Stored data

******************************

<file path="config.mk">
export PLATFORM = sky130hd
export DESIGN_NAME = delay_slot_arbiter
export DESIGN_NICKNAME = d
export VERILOG_FILES = /design/src/rtl/delay_slot_arbiter.sv
export SDC_FILE = /design/constraint.sdc
export NUM_CORES = 1
export LEC_CHECK = 0
export ABC_AREA = 1
export CAP_MARGIN = 20
export CORE_MARGIN = 10
export CORE_UTILIZATION = 50
export CTS_CLUSTER_DIAMETER = 150
export DETAILED_ROUTE_END_ITERATION = 12
export GPL_TIMING_DRIVEN = 0
export PLACE_DENSITY = 0.85
export SYNTH_ARGS = -nofsm -noshare
export SYNTH_HDL_FRONTEND = slang
export SYNTH_SLANG_ARGS = --single-unit
</file>
<file path="constraint.sdc">
create_clock -name clock -period 2 [get_ports clock]
set_input_delay 0.5 -clock clock [delete_from_list [all_inputs] [get_ports clock]]
set_output_delay 0.5 -clock clock [all_outputs]
set_load 0.1 [all_outputs]
</file>
<file path="src/rtl/delay_slot_arbiter.sv">
// rtl/delay_slot_arbiter.sv - round-robin arbiter sharing one tick counter among timed-interval requesters
module delay_slot_arbiter #(
  parameter int NREQ = 4,
  parameter int W    = 6
) (
  input  logic              clock,
  input  logic              clr,
  input  logic              tick,
  input  logic [NREQ-1:0]   req,
  input  logic [NREQ*W-1:0] len,
  output logic [NREQ-1:0]   grant,
  output logic [NREQ-1:0]   done,
  output logic              busy,
  output logic [W-1:0]      count
);

  localparam int PW = $clog2(NREQ);

  typedef enum logic [1:0] {
    S_IDLE = 2'd0,
    S_LOAD = 2'd1,
    S_RUN  = 2'd2,
    S_FIN  = 2'd3
  } state_t;

  state_t          r_state;
  logic [NREQ-1:0] r_grant;
  logic [NREQ-1:0] r_done;
  logic [W-1:0]    r_count;
  logic [W-1:0]    r_len_q;
  logic [PW-1:0]   r_ptr;
  logic [PW-1:0]   r_owner;

  logic            w_any_req;
  logic [PW-1:0]   w_sel;
  logic [PW-1:0]   w_idx;
  logic [NREQ-1:0] w_sel_onehot;
  logic [W-1:0]    w_len_own;
  logic            w_own_req;
  logic [W-1:0]    w_count_inc;
  logic            w_last_tick;

  assign w_any_req    = |req;
  assign w_sel_onehot = NREQ'(1) << w_sel;
  assign w_own_req    = req[r_owner];
  assign w_count_inc  = r_count + W'(1);
  assign w_last_tick  = (w_count_inc == r_len_q);

  // Round-robin pick: first requester at or above r_ptr, wrapping; smallest offset wins
  always_comb begin
    w_sel = r_ptr;
    w_idx = '0;
    for (int i = NREQ - 1; i >= 0; i--) begin
      w_idx = r_ptr + PW'(i);
      if (req[w_idx]) begin
        w_sel = w_idx;
      end
    end
  end

  // Interval length of the current owner, selected with constant slices
  always_comb begin
    w_len_own = '0;
    for (int i = 0; i < NREQ; i++) begin
      if (r_owner == PW'(i)) begin
        w_len_own = len[i*W +: W];
      end
    end
  end

  // Arbiter state machine; done is a one-cycle pulse set on entry to FIN
  always_ff @(posedge clock or posedge clr) begin
    if (clr) begin
      r_state <= S_IDLE;
      r_grant <= '0;
      r_done  <= '0;
      r_count <= '0;
      r_len_q <= '0;
      r_ptr   <= '0;
      r_owner <= '0;
    end else begin
      r_done <= '0;
      case (r_state)
        S_IDLE: begin
          if (w_any_req) begin
            r_grant <= w_sel_onehot;
            r_owner <= w_sel;
            r_state <= S_LOAD;
          end
        end
        S_LOAD: begin
          if (!w_own_req) begin
            // owner withdrew before the interval started
            r_state <= S_IDLE;
            r_grant <= '0;
            r_count <= '0;
            r_ptr   <= r_owner + PW'(1);
          end else begin
            r_len_q <= w_len_own;
            r_count <= '0;
            if (w_len_own == '0) begin
              r_state <= S_FIN;
              r_done  <= r_grant;
            end else begin
              r_state <= S_RUN;
            end
          end
        end
        S_RUN: begin
          if (!w_own_req) begin
            // abort takes priority over a coincident final tick
            r_state <= S_IDLE;
            r_grant <= '0;
            r_count <= '0;
            r_ptr   <= r_owner + PW'(1);
          end else if (tick) begin
            if (w_last_tick) begin
              // count holds at len_q-1 so it never reaches or wraps past len_q
              r_state <= S_FIN;
              r_done  <= r_grant;
            end else begin
              r_count <= w_count_inc;
            end
          end
        end
        S_FIN: begin
          r_state <= S_IDLE;
          r_grant <= '0;
          r_count <= '0;
          r_ptr   <= r_owner + PW'(1);
        end
        default: begin
          r_state <= S_IDLE;
          r_grant <= '0;
          r_count <= '0;
        end
      endcase
    end
  end

  assign grant = r_grant;
  assign done  = r_done;
  assign busy  = (r_state != S_IDLE);
  assign count = r_count;

endmodule

</file>
==> results.ini, run 1 <==
[setup_path]
slowest_delay_ns = 0.86
end_kind = output pin
worstPathArrival_ns = 1.47
path_cells = dlygate4sd2_1
path_max_fanout = 1
path_class = reg -> out
cp-start-kind = flop
crit_family = buffers and inverters
cp.required_ns = 1.50
cp.buffers_inverters = 1
slowest_stage = dlygate4sd2_1

[clock_network]
hold_buffers = 0
htree_levels = 1
numCtsBuffers = 3
max-clock-path-buffers = 2
cts.sink_count = 26
path_clk_slew_ns = 0.09
root_buffer = clkbuf_8
clk_latency_ns = 0.27
cts_tree = built
post_cts_buffers = 0

[synth]
yosysUniqueCellTypes = 28
synth-seq-cells = 26
synth_area_mm2 = 0.002125
syn_inst = 318
synth.avg_cell_area_um2 = 6.681
synth_warnings = 0
synth_nets = 358
synth_seq_area_share = 0.3062

[global_route]
antenna_found_initial = 0
grt_pass1_vias = 2090
grtUsageTotal = 0.1404
grt_max_degree = 27
grt_pass1_wl_um = 8901
grt-ovfl-total = 0

[sta]
tightest_slew_ns = 0.9687
relSlewSlack = 0.3567
fmax_mhz = 507.5
grt_setup_unrepaired = false
finalClockSkew_ns = 0.005458
fin_crit_sh = 0.9851
finalSetupTns_ns = 0
hold_viol = 0
slew_violations = 0
min_period_ns = 1.970
finalSetupViolCount = 0

[final_layout]
area_growth_pct = 28.86
final_common_cell = nand2_1
antenna_cells = 0
layout_common_cells = nand2_1 (116), inv_1 (41), nand3_1 (33)
nets = 409
fill_cells = 363
drive_gt1_frac = 0.1821
utilization = 0.6747
design_area_mm2 = 0.002738
seqCellArea_um2 = 658.1
multi_input_area_mm2 = 0.001275

[hold_path]
min_path_type = reg -> reg

[floorplan]
core-area_mm2 = 0.004058
fp.dieW_um = 85.19
ios = 46
num_rows = 23
die_area_mm2 = 0.007256
initial_core_util = 0.5236
fp.dieH_um = 85.19

[drt]
vias = 2118
wire_per_inst_um = 12.48
totalWireLength_um = 5218
drc_errors = 0
drt-pass1-iter-count = 4
viasPerCell = 5.067
ant_nets = 0
drt_iter0_markers = 110

[run]
max-cap-violations = 0

[pwr]
ir_drop_mv = 1.180
p_leak_nw = 1.391
power.density_mw_per_mm2 = 1397

[status]
status = completed

[placement]
globalplace.congestion = 0.8661
dp_hpwl_um = 4140
placedInstanceArea_mm2 = 0.002644
port_buffers = 45

==> sequential cells by signal (all words and copies together) (netlist names) <==
name     cells
done         4
r_ptr        2
r_len_q      6
grant        4
r_owner      2
count        6
r_state      2
==> final timing paths <==
check | startpoint | end | slack [ns] | cells past startpoint
hold / removal | r_len_q[0]$_DFFE_PP0P_ | r_len_q[0]$_DFFE_PP0P_ | 0.52 | 2
setup reg to reg | r_owner[1]$_DFFE_PP0P_ | r_state[0]$_DFFE_PP0P_ | 0.21 | 11
setup / recovery | done[2]$_DFF_PP0_ | done[2] | 0.03 | 1
min in group asynchronous | clr | done[2]$_DFF_PP0_ | 0.55 | 2
hold reg to reg | r_len_q[0]$_DFFE_PP0P_ | r_len_q[0]$_DFFE_PP0P_ | 0.52 | 2
max in group asynchronous | clr | r_owner[0]$_DFFE_PP0P_ | 0.99 | 3
==> cells in the mapped netlist (all sizes together) <==
master,n,area [µm²]
o21a,1,7.510
buf,4,33.78
nand4,4,31.28
inv,46,175.2
xnor2,1,8.760
dfrtp,26,650.6
ha,9,112.6
nand3,40,242.7
or2,4,25.02
a21boi,1,11.26
o211ai,1,7.510
nand3b,1,7.510
nor2,22,120.1
nand2,130,535.5
o21ai,14,73.82
a21oi,14,81.33
==> timing repair <==
action | CTS | global route
endpoints found under the setup margin | 15 | 10
pin swaps | 0 | 0
gates resized for setup | 37 | 9
endpoints found under the hold margin | 0 | 0
==> metal layers <==
layer,routed length [µm],up-vias,global-route usage
met4,29,0,0.02395
met3,264,4,0.03633
met5,0,-,0
met2,2615,45,0.2548
met1,2308,970,0.1621
li1,-,1099,-
==> metrics by stage <==
step	instances	hold slack (ns)	setup slack (ns)	total power [mW]
after floorplan	318	0.4746	0.08140	2.917
after global placement	413	0.4961	-0.4652	3.389
after detailed placement	413	0.5085	-0.4867	3.467
after CTS	417	0.5304	0.006599	3.808
after global routing	418	0.5663	0.004203	4.219
final	418	0.5233	0.02971	3.824
==> cells by family after synthesis <==
kind of cell    share of synthesized area
simple gates                       0.4529
xor+xnor                         0.004123
compound gates                    0.08540
buf+inv                           0.09835
flops                              0.3062
fa+ha+maj                         0.05300
==> where the power goes <==
| part | internal, mW | leakage, nW | total [mW] | switching (mW) |
|---|---|---|---|---|
| Clock | 0.176 | 0.0288 | 0.342 | 0.166 |
| Sequential | 0.689 | 0.330 | 0.853 | 0.164 |
| Combinational | 0.869 | 1.03 | 2.63 | 1.76 |
==> cell type report <==
cell class,count,area share
plain buffers,4,0.01234
multi-input cells,242,0.4657
flip-flops and latches,26,0.2404
inverters,46,0.06399
well taps,50,0.02285
repair buffers,46,0.1746
clock buffers,4,0.02011
(Power assumes the default switching activity.)
==> inputs of run 2 (changes only) <==
CORE_UTILIZATION = 51   (was 50)
PLACE_DENSITY = 0.86   (was 0.85)
clock period = 1.9 ns   (was 2 ns; I/O delays follow)
==> results.ini, run 2 (synthesis results as in run 1) <==
[clock_network]
numCtsBuffers = 3  ; unchanged
htree_levels = 1  ; unchanged
clk_latency_ns = 0.28  ; about the same
max-clock-path-buffers = 2  ; unchanged
root_buffer = clkbuf_8
cts_tree = built
hold_buffers = 0  ; unchanged
cts.sink_count = 26  ; unchanged
path_clk_slew_ns = 0.09  ; about the same

[setup_path]
slowest_stage = dfrtp_4
cp-start-kind = flop
cp.required_ns = 1.42  ; -0.08 ns
r2r-start = count[1]$_DFFE_PP0P_
crit_family = buffers and inverters
worstPathArrival_ns = 1.39  ; -0.08 ns
path_class = reg -> out
path_max_fanout = 4  ; +3
path_cells = buf_4 > clkdlybuf4s15_2
cp.buffers_inverters = 2  ; +1
slowest_delay_ns = 0.49  ; -0.37 ns
critPathLaunch = count[1]$_DFFE_PP0P_
end_kind = output pin

[status]
status = completed

[sta]
hold_viol = 0  ; unchanged
fin_crit_sh = 0.9799
hold_slack_ns = 0.5154  ; -0.007905 ns
finalSetupTns_ns = 0  ; unchanged
relSlewSlack = 0.6257  ; +0.2690
grt_setup_unrepaired = true
tightest_slew_ns = 0.5641  ; -0.4046 ns
slew_violations = 0  ; unchanged
fmax_mhz = 537.1
min_period_ns = 1.862
finalClockSkew_ns = 0.01044  ; +0.004983 ns
finalSetupViolCount = 0  ; unchanged

[final_layout]
antenna_cells = 0  ; unchanged
area_growth_pct = 32.63
nets = 413  ; +0.98%
seqCellArea_um2 = 661.9  ; +0.57%
drive_gt1_frac = 0.2285  ; +0.04643
multi_input_area_mm2 = 0.001296  ; +1.7%
final_common_cell = nand2_1
fill_cells = 344  ; -5.2%
layout_common_cells = nand2_1 (115), inv_1 (37), nand3_1 (33)

[floorplan]
fp.dieH_um = 84.54  ; -0.76%
die_area_mm2 = 0.007147  ; -1.5%
ios = 46  ; unchanged
num_rows = 23  ; unchanged
fp.dieW_um = 84.54  ; -0.76%
core-area_mm2 = 0.004029  ; -0.71%
initial_core_util = 0.5273  ; +0.003740

[drt]
viasPerCell = 5.043  ; -0.48%
drt-pass1-iter-count = 4  ; unchanged
vias = 2128  ; +0.47%
drt_iter0_markers = 151  ; +37%
ant_nets = 0  ; unchanged
drc_errors = 0  ; unchanged
wire_per_inst_um = 12.52  ; +0.30%
totalWireLength_um = 5284  ; +1.3%

[global_route]
grtUsageTotal = 0.1450  ; +0.004645
grt_pass1_wl_um = 9039  ; +1.6%
grt-ovfl-total = 0  ; unchanged
grt_pass1_vias = 2030  ; -2.9%
antenna_found_initial = 0  ; unchanged
grt_max_degree = 27  ; unchanged

[hold_path]
worstHoldStart = r_len_q[1]$_DFFE_PP0P_
min_path_type = reg -> reg

[placement]
globalplace.congestion = 0.8823  ; +1.9%
dp_hpwl_um = 4167  ; +0.64%
port_buffers = 45  ; unchanged

[pwr]
power.density_mw_per_mm2 = 1489  ; +6.6%
ir_drop_mv = 1.174  ; -0.57%
p_leak_nw = 1.400  ; +0.64%

[run]
max-cap-violations = 0  ; unchanged

==> run 2: cell types whose count changed in the layout (fill, tap and decap cells not counted), moves of 2 or more <==
cell / before / now
buf_4: 4 / 7
clkdlybuf4s15_2: 8 / 13
inv_1: 41 / 37
dlygate4sd2_1: 2 / 0
clkdlybuf4s15_1: 3 / 0
inv_2: 4 / 7
==> run 2: what timing repair did <==
action                                  CTS  global route
setup buffers                             0             4
endpoints found under the setup margin   16            14
gates resized for setup                  51            15
==> run 2: tightest hold or removal path: stages (launching register included) <==
cell	delay, ns
dfrtp_1	0.37
nand2_1	0.05
o21ai_0	0.06
==> run 2: worst paths after layout <==
| path | endpoint | slack (ns) | cells after the start |
|---|---|---|---|
| setup / recovery | count[1] | 0.04 | 2 |
| hold / removal | r_len_q[1]$_DFFE_PP0P_ | 0.52 | 2 |
| setup reg to reg | r_state[0]$_DFFE_PP0P_ | 0.13 | 12 |
| hold reg to reg | r_len_q[1]$_DFFE_PP0P_ | 0.52 | 2 |
| max in group asynchronous | r_owner[0]$_DFFE_PP0P_ | 0.91 | 3 |
| min in group asynchronous | r_len_q[2]$_DFFE_PP0P_ | 0.53 | 2 |
==> run 2: final cells by class <==
cell class / instances / share of cell area
well taps: 50 / 0.02220
clock buffers: 4 / 0.01954
multi-input cells: 242 / 0.4600
inverters: 46 / 0.06350
repair buffers: 50 / 0.1878
plain buffers: 4 / 0.01199
flip-flops and latches: 26 / 0.2349
==> run 2: routing by layer <==
metal	GRT usage	up-vias	routed length, µm
met2	0.2793	48	2902
li1	-	1105	-
met1	0.1546	967	2112
met4	0.03293	0	61
met3	0.03188	8	206
met5	0	-	0
==> run 2: power by group <==
| group | internal, mW | switching (mW) |
|---|---|---|
| combinational | 1.02 | 1.90 |
| sequential | 0.731 | 0.175 |
| clock | 0.186 | 0.180 |
==> run 2: through the flow <==
| stage | std cells | total power, mW | worst slack (ns) | cell area [µm²] | utilization |
|---|---|---|---|---|---|
| floorplan | 318 | 3.075 | 0.02311 | 2133 | - |
| global placement | 413 | 3.564 | -0.5323 | 2646 | 0.6568 |
| detailed placement | 413 | 3.641 | -0.5592 | 2646 | 0.6568 |
| CTS | 417 | 4.030 | 0.002263 | 2726 | 0.6767 |
| global route | 422 | 4.618 | -0.01461 | 2818 | 0.6994 |
| finish | 422 | 4.196 | 0.03810 | 2818 | 0.6994 |
==> inputs of run 3 (changes only) <==
ABC_AREA = default   (was 1)
CORE_UTILIZATION = 49   (was 51)
==> results.ini, run 3 <==
[drt]
totalWireLength_um = 5485  ; +3.8%
ant_nets = 0  ; unchanged
viasPerCell = 5.830  ; +16%
drt-pass1-iter-count = 4  ; unchanged
vias = 1854  ; -13%
drt_iter0_markers = 165  ; +9.3%
drc_errors = 0  ; unchanged
wire_per_inst_um = 17.25  ; +38%

[sta]
finalClockSkew_ns = 0.002321  ; -0.008119 ns
fin_crit_sh = 1.122  ; +0.1417
worst_slack_ns = -0.2312  ; -0.2693 ns
hold_slack_ns = 0.4445  ; -0.07089 ns
relSlewSlack = 0.3642  ; -0.2615
min_period_ns = 2.131  ; +0.2693 ns
slew_violations = 0  ; unchanged
hold_viol = 0  ; unchanged
tightest_slew_ns = 0.9575  ; +0.3934 ns
grt_setup_unrepaired = true
fmax_mhz = 469.2  ; -13%
finalSetupViolCount = 14  ; +14

[clock_network]
cts_tree = built
numCtsBuffers = 3  ; unchanged
htree_levels = 1  ; unchanged
cts.sink_count = 26  ; unchanged
max-clock-path-buffers = 2  ; unchanged
path_clk_slew_ns = 0.09  ; about the same
hold_buffers = 0  ; unchanged
root_buffer = clkbuf_8
clk_latency_ns = 0.27  ; about the same

[floorplan]
num_rows = 22  ; -4.3%
fp.dieH_um = 81.06  ; -4.1%
ios = 46  ; unchanged
core-area_mm2 = 0.003633  ; -9.8%
fp.dieW_um = 81.06  ; -4.1%
initial_core_util = 0.5028  ; -0.02457
die_area_mm2 = 0.006570  ; -8.1%

[synth]
async_flop_share = 1.000  ; unchanged
synth_warnings = 0  ; unchanged
synth-seq-cells = 26  ; unchanged
synth_compound_area_frac = 0.2486  ; +0.1632
synthFlopType = dfrtp_1
synth.avg_cell_area_um2 = 8.955  ; +34%
synth_nets = 244  ; -32%
synth-simple-area-share = 0.2137  ; -0.2392
yosysUniqueCellTypes = 54  ; +93%
synth_adder_area_share = 0.06164  ; +0.008640
yosys.area.top_type_share = 0.3562  ; +0.04992
synthXorXnorAreaFrac = 0.02877  ; +0.02464
synth_seq_area_share = 0.3562  ; +0.04992
syn_inst = 204  ; -36%
synth_common_cells = nand2_1 (31), dfrtp_1 (26), inv_1 (11)
muxShareOfSynthArea = 0.04863  ; +0.04863
synth_top_family_by_area = compound AO/OA/AOI/OAI gates
synthTopCellsByArea = dfrtp_1 (36%), nand2_1 (6.4%), ha_1 (6.2%)
synth.largest_area_cell = dfrtp_1
synth_area_mm2 = 0.001827  ; -14%
synth_most_common_cell = nand2_1
synth_edf_count = 0  ; unchanged

[setup_path]
worstPathArrival_ns = 2.29  ; +0.90 ns
path_class = reg -> reg
reg2reg_depth = 8  ; -4
r2r-start = count[2]$_DFFE_PP0P_
slowest_delay_ns = 0.42  ; -0.07 ns
crit_family = compound AO/OA/AOI/OAI gates
critPathLaunch = count[2]$_DFFE_PP0P_
cp-endpoint = r_state[1]$_DFFE_PP0P_
cp.required_ns = 2.06  ; +0.64 ns
path_max_fanout = 3  ; -1
r2r-end = r_state[1]$_DFFE_PP0P_
slowest_stage = dfrtp_4
cp-start-kind = flop
reg2reg_slack_ns = -0.23  ; -0.36 ns
end_kind = flop
path_cells = buf_6 > nand3_4 > or3_4 > a2111oi_4 > buf_4 > nand3_2 > mux2i_1 > a221o_1
cp.depth = 8  ; +6
cp.buffers_inverters = 2  ; unchanged

[final_layout]
area_growth_pct = 49.38
layout_common_cells = nand2_1 (29), clkdlybuf4s50_1 (26), dfrtp_1 (19)
drive_gt1_frac = 0.2926  ; +0.06410
antenna_cells = 0  ; unchanged
fill_cells = 247  ; -28%
nets = 311  ; -25%
layout.cells.non_filler = 318  ; -25%
final_common_cell = nand2_1

[global_route]
grt_max_degree = 27  ; unchanged
grtUsageTotal = 0.1663  ; +0.02124
grt-ovfl-total = 0  ; unchanged
grt_pass1_vias = 1839  ; -9.4%
grt_pass1_wl_um = 8845  ; -2.1%
antenna_found_initial = 0  ; unchanged

[placement]
port_buffers = 45  ; unchanged
globalplace.congestion = 0.8420  ; -4.6%
dp_hpwl_um = 3880  ; -6.9%
dpl.cell_count = 297  ; -28%

[pwr]
ir_drop_mv = 1.117  ; -4.8%
p_leak_nw = 1.189  ; -15%
seq_power_share = 0.241  ; +0.025
combPwrFrac = 0.673  ; -0.024
cellInternalPower_mw = 1.910  ; -1.6%
p_sw_mw = 1.834  ; -19%
power.density_mw_per_mm2 = 1372  ; -7.9%
switching_share = 0.4897  ; -0.04773
clockPowerShare = 0.087  ; about the same

[status]
status = complete, but fails checks
violations = negative setup slack

[run]
max-cap-violations = 0  ; unchanged

[hold_path]
min_path_type = in -> async

[run 3: stage by stage]
stage / area [µm²] / setup TNS (ns) / util / setup slack (ns) / total power, mW
2_1_floorplan: 1874 / -3.060 / - / -0.4271 / 2.477
3_3_place_gp: 2385 / -12.75 / 0.6563 / -0.6381 / 2.916
3_5_place_dp: 2385 / -13.51 / 0.6563 / -0.6548 / 2.977
4_1_cts: 2603 / -1.649 / 0.7163 / -0.2308 / 3.484
5_1_grt: 2729 / -3.232 / 0.7510 / -0.3096 / 3.993
6_report: 2729 / -1.952 / 0.7510 / -0.2312 / 3.744
[run 3: power groups by stage]
stage,clock network (mW),registers (mW),logic [mW]
global route,0.346,0.919,2.73
detailed placement,0,0.913,2.06
global placement,0,0.907,2.01
finish,0.325,0.901,2.52
floorplan,0,1.13,1.34
CTS,0.323,0.889,2.27
[run 3: layout make-up]
type / count / area (µm²) / share of cell area
Buffer: 5 / 46.29 / 0.01696
Clock buffer: 4 / 45.04 / 0.01651
Inverter: 12 / 45.04 / 0.01651
Multi-Input combinational cell: 159 / 1247 / 0.4571
Sequential cell: 26 / 671.9 / 0.2462
Tap cell: 48 / 60.06 / 0.02201
Timing Repair Buffer: 64 / 613.1 / 0.2247
[run 3: how the worst min path moves through the flow]
stage               cells after the start                      to                    from  slack, ns
floorplan                               1  r_len_q[1]$_DFFE_PP0P_  r_len_q[1]$_DFFE_PP0P_       0.47
global placement                        1  r_len_q[1]$_DFFE_PP0P_  r_len_q[1]$_DFFE_PP0P_       0.48
detailed placement                      1  r_len_q[1]$_DFFE_PP0P_  r_len_q[1]$_DFFE_PP0P_       0.49
CTS                                     2  r_len_q[0]$_DFFE_PP0P_  r_len_q[0]$_DFFE_PP0P_       0.51
global route                            2    count[0]$_DFFE_PP0P_                     clr       0.48
finish                                  2    count[3]$_DFFE_PP0P_                     clr       0.44
[run 3: what timing repair did]
action,in CTS,in global routing
pin swaps,9,12
endpoints found under the setup margin,36,17
gates resized for setup,65,22
setup buffers,15,3
[run 3: cells by family (layout without fill, tap and decap cells)]
logic type | after synthesis | count (layout)
flip-flops | 26 | 26
AND/OR/NAND/NOR | 75 | 75
adder cells (fa/ha/maj) | 9 | 9
XOR/XNOR | 6 | 6
buffers and inverters | 19 | 85
AO/OA/AOI/OAI | 62 | 62
multiplexers | 7 | 7
[run 3: per-layer routing]
metal  part of all wire  routed length [µm]  track usage
met2               0.53                2932       0.3129
met5                  0                   0            0
met3              0.046                 253      0.01987
met4              0.017                  93      0.03633
met1               0.40                2206       0.1958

******************************

→ THE TASK: Copy task for the entries above: every line with the string "globalplace".

→ SOLUTION:
globalplace.congestion = 0.8661
globalplace.congestion = 0.8823  ; +1.9%
globalplace.congestion = 0.8420  ; -4.6%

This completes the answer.